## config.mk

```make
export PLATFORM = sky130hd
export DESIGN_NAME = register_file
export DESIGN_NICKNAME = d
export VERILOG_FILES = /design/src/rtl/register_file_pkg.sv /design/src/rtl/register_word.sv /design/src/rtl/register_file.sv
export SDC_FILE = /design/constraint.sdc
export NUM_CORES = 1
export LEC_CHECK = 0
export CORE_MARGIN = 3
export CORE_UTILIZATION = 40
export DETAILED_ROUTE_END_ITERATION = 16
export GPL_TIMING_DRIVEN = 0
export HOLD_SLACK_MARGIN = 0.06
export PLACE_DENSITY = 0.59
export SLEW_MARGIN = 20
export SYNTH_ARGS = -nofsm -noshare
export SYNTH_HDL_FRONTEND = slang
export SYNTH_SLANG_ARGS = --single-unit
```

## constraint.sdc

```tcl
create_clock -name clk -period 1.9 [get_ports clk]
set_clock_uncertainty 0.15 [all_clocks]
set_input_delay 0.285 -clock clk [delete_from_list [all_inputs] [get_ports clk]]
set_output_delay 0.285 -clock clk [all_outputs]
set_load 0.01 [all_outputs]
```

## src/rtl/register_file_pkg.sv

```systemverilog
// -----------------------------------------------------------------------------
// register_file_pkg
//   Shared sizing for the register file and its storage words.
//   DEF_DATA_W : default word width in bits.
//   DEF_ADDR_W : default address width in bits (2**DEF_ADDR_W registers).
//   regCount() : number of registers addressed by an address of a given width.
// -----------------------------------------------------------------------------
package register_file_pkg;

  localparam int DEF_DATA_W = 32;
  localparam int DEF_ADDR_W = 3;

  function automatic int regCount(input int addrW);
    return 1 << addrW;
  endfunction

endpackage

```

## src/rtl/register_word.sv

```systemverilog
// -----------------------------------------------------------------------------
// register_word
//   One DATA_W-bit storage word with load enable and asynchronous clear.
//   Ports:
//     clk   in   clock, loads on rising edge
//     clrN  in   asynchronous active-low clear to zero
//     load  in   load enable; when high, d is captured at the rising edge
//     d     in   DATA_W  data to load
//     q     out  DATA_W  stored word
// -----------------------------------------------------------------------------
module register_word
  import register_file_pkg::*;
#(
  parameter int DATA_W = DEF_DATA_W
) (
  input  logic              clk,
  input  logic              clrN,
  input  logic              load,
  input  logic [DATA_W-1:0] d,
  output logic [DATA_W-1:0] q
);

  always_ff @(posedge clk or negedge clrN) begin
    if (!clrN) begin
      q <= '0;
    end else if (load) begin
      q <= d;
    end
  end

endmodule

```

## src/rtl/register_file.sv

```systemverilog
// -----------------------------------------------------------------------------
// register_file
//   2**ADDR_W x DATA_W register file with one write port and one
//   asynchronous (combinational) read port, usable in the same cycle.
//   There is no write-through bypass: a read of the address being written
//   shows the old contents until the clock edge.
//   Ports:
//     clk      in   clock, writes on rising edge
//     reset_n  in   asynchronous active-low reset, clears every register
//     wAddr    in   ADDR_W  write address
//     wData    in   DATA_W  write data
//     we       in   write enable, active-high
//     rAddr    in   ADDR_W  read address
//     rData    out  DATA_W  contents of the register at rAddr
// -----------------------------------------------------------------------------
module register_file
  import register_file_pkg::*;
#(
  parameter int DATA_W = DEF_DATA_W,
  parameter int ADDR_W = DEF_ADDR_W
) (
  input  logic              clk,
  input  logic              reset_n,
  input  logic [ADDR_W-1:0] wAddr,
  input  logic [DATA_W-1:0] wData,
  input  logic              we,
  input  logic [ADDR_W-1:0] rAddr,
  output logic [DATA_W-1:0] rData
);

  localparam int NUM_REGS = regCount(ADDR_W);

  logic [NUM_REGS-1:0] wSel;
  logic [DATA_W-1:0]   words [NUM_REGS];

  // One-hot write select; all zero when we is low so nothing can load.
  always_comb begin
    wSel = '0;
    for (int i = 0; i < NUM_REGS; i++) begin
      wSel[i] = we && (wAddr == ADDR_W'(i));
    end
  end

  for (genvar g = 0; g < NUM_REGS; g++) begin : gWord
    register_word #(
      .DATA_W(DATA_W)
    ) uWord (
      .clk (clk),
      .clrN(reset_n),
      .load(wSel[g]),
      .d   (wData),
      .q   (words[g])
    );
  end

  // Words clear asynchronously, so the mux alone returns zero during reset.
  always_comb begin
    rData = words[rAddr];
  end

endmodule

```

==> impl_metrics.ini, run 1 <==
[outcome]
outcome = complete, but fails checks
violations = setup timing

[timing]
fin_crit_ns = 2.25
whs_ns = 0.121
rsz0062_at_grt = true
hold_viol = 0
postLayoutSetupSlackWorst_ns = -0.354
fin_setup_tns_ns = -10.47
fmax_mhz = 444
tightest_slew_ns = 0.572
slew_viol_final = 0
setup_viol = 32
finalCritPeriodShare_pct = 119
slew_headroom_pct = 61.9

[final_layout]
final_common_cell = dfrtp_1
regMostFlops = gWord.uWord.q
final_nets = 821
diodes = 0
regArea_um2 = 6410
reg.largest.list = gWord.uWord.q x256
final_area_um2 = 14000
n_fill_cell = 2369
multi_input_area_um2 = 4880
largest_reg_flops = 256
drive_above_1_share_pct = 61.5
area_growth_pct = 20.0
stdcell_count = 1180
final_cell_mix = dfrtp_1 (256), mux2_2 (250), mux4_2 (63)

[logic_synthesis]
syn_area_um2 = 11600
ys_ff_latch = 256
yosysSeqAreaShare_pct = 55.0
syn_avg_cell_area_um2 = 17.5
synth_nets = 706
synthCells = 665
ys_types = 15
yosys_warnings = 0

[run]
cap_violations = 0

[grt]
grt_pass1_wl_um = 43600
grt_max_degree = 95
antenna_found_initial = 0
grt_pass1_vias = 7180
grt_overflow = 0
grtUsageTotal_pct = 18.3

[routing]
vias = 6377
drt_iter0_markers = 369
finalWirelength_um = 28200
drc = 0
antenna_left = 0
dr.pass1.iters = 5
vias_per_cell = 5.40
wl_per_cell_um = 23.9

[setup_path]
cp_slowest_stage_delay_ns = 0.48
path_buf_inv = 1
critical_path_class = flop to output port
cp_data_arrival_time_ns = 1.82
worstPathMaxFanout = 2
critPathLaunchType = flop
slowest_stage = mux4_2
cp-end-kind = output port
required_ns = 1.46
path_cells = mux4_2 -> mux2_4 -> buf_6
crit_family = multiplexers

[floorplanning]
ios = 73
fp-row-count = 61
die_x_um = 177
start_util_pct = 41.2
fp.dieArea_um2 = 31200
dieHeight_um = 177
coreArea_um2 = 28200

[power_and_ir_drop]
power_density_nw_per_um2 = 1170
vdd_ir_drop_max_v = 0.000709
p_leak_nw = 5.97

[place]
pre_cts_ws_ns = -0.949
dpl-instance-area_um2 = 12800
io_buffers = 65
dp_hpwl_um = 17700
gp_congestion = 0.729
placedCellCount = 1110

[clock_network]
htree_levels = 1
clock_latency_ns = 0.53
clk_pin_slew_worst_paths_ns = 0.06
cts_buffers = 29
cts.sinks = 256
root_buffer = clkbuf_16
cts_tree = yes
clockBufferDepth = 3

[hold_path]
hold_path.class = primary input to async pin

--

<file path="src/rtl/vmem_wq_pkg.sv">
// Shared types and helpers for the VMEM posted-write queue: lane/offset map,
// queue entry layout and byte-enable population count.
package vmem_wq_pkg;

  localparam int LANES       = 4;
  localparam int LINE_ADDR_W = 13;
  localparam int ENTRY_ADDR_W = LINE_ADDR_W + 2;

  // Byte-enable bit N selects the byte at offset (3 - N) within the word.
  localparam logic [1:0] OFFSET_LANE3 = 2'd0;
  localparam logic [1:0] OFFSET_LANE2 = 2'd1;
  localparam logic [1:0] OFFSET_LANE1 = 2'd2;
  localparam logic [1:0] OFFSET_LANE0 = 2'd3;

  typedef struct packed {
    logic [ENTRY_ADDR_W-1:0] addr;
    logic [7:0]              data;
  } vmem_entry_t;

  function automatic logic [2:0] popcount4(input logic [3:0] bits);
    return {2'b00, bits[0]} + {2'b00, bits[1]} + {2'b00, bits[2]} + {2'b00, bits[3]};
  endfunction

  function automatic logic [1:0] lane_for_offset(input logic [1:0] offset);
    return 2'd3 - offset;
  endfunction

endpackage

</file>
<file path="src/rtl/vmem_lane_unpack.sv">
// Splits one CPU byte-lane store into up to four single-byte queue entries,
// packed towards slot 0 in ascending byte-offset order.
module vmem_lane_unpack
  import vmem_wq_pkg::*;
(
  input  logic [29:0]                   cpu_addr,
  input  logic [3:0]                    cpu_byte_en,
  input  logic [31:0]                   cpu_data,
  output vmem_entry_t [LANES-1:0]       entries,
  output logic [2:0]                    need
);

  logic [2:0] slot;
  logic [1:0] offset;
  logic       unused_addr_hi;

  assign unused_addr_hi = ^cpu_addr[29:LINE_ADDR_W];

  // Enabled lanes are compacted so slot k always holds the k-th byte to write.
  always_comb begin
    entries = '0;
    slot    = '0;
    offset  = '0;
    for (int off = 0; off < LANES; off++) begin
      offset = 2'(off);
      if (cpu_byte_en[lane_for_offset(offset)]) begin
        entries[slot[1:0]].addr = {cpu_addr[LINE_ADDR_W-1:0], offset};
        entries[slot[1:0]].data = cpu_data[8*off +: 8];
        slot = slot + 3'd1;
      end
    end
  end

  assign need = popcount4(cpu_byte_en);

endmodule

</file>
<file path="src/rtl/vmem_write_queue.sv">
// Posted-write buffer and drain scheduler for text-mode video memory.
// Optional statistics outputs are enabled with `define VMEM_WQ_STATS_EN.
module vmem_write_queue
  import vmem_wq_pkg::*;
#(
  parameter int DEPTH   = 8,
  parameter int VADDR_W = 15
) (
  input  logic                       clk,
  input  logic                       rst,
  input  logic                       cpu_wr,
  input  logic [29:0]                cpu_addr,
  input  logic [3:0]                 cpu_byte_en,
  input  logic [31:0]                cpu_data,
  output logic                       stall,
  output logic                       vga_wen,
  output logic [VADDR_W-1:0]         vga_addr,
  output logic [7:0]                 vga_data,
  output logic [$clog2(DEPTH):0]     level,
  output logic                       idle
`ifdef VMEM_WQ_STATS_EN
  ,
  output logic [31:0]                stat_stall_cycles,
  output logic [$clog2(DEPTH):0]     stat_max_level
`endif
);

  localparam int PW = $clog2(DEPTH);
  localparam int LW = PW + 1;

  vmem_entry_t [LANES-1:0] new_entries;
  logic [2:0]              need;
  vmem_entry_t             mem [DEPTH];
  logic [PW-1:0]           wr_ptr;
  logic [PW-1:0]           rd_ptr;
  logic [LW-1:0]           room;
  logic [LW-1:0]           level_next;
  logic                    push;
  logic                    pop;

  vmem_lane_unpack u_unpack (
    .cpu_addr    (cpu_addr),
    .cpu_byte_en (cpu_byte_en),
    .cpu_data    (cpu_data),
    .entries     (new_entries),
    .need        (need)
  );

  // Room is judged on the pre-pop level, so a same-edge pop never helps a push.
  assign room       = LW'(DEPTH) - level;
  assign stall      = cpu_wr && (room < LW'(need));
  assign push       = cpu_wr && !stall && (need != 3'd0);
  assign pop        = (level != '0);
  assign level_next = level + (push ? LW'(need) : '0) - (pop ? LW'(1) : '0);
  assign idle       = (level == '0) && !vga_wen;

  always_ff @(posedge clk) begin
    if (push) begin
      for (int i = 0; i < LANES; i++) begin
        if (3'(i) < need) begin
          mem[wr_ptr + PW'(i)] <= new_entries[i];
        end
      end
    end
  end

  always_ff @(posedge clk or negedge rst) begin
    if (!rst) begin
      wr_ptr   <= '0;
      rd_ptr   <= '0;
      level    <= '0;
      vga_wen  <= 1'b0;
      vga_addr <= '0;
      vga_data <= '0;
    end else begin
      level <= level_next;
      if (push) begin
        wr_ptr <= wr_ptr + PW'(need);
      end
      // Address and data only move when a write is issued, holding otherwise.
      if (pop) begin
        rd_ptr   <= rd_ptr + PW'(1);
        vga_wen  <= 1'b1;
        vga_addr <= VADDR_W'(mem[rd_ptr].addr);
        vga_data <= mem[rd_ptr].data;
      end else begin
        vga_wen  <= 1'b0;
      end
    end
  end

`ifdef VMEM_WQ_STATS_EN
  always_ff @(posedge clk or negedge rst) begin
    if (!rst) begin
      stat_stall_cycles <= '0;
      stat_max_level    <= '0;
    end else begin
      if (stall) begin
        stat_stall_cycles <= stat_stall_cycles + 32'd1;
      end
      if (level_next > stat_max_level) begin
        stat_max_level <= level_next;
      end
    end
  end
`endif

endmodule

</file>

--

> **Required work**: Please, from the entries above, set down exactly the lines from the one containing "final_area_um2 = 14000" through the one containing "antenna_left = 0", and only those.

> **Exercise output**:
final_area_um2 = 14000
n_fill_cell = 2369
multi_input_area_um2 = 4880
largest_reg_flops = 256
drive_above_1_share_pct = 61.5
area_growth_pct = 20.0
stdcell_count = 1180
final_cell_mix = dfrtp_1 (256), mux2_2 (250), mux4_2 (63)

[logic_synthesis]
syn_area_um2 = 11600
ys_ff_latch = 256
yosysSeqAreaShare_pct = 55.0
syn_avg_cell_area_um2 = 17.5
synth_nets = 706
synthCells = 665
ys_types = 15
yosys_warnings = 0

[run]
cap_violations = 0

[grt]
grt_pass1_wl_um = 43600
grt_max_degree = 95
antenna_found_initial = 0
grt_pass1_vias = 7180
grt_overflow = 0
grtUsageTotal_pct = 18.3

[routing]
vias = 6377
drt_iter0_markers = 369
finalWirelength_um = 28200
drc = 0
antenna_left = 0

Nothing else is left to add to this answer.